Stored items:
>>>

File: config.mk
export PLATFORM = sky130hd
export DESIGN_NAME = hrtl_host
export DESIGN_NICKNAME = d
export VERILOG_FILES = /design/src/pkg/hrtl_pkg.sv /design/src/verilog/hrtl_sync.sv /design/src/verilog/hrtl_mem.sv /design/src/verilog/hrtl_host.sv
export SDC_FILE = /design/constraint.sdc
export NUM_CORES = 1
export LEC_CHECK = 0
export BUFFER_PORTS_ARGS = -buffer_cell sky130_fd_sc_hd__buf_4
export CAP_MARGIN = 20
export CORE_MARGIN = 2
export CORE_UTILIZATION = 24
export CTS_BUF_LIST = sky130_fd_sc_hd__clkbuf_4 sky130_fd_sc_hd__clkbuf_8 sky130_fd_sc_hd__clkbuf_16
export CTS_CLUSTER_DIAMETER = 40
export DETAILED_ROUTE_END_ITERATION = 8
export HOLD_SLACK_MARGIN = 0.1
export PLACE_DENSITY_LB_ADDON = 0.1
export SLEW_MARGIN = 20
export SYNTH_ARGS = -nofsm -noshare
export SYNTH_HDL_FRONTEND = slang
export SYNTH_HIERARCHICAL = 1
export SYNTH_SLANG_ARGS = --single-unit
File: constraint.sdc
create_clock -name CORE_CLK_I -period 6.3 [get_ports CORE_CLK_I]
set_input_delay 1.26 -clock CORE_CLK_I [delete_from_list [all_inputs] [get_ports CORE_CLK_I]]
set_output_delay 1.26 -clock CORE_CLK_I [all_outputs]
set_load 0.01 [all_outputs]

<<<

TO DO: Nothing but the lines from the line that contains "export CAP_MARGIN = 20" to the last line of the records above should appear in the answer; please copy them exactly.

SOLUTION FOR THIS PROBLEM:
export CAP_MARGIN = 20
export CORE_MARGIN = 2
export CORE_UTILIZATION = 24
export CTS_BUF_LIST = sky130_fd_sc_hd__clkbuf_4 sky130_fd_sc_hd__clkbuf_8 sky130_fd_sc_hd__clkbuf_16
export CTS_CLUSTER_DIAMETER = 40
export DETAILED_ROUTE_END_ITERATION = 8
export HOLD_SLACK_MARGIN = 0.1
export PLACE_DENSITY_LB_ADDON = 0.1
export SLEW_MARGIN = 20
export SYNTH_ARGS = -nofsm -noshare
export SYNTH_HDL_FRONTEND = slang
export SYNTH_HIERARCHICAL = 1
export SYNTH_SLANG_ARGS = --single-unit
File: constraint.sdc
create_clock -name CORE_CLK_I -period 6.3 [get_ports CORE_CLK_I]
set_input_delay 1.26 -clock CORE_CLK_I [delete_from_list [all_inputs] [get_ports CORE_CLK_I]]
set_output_delay 1.26 -clock CORE_CLK_I [all_outputs]
set_load 0.01 [all_outputs]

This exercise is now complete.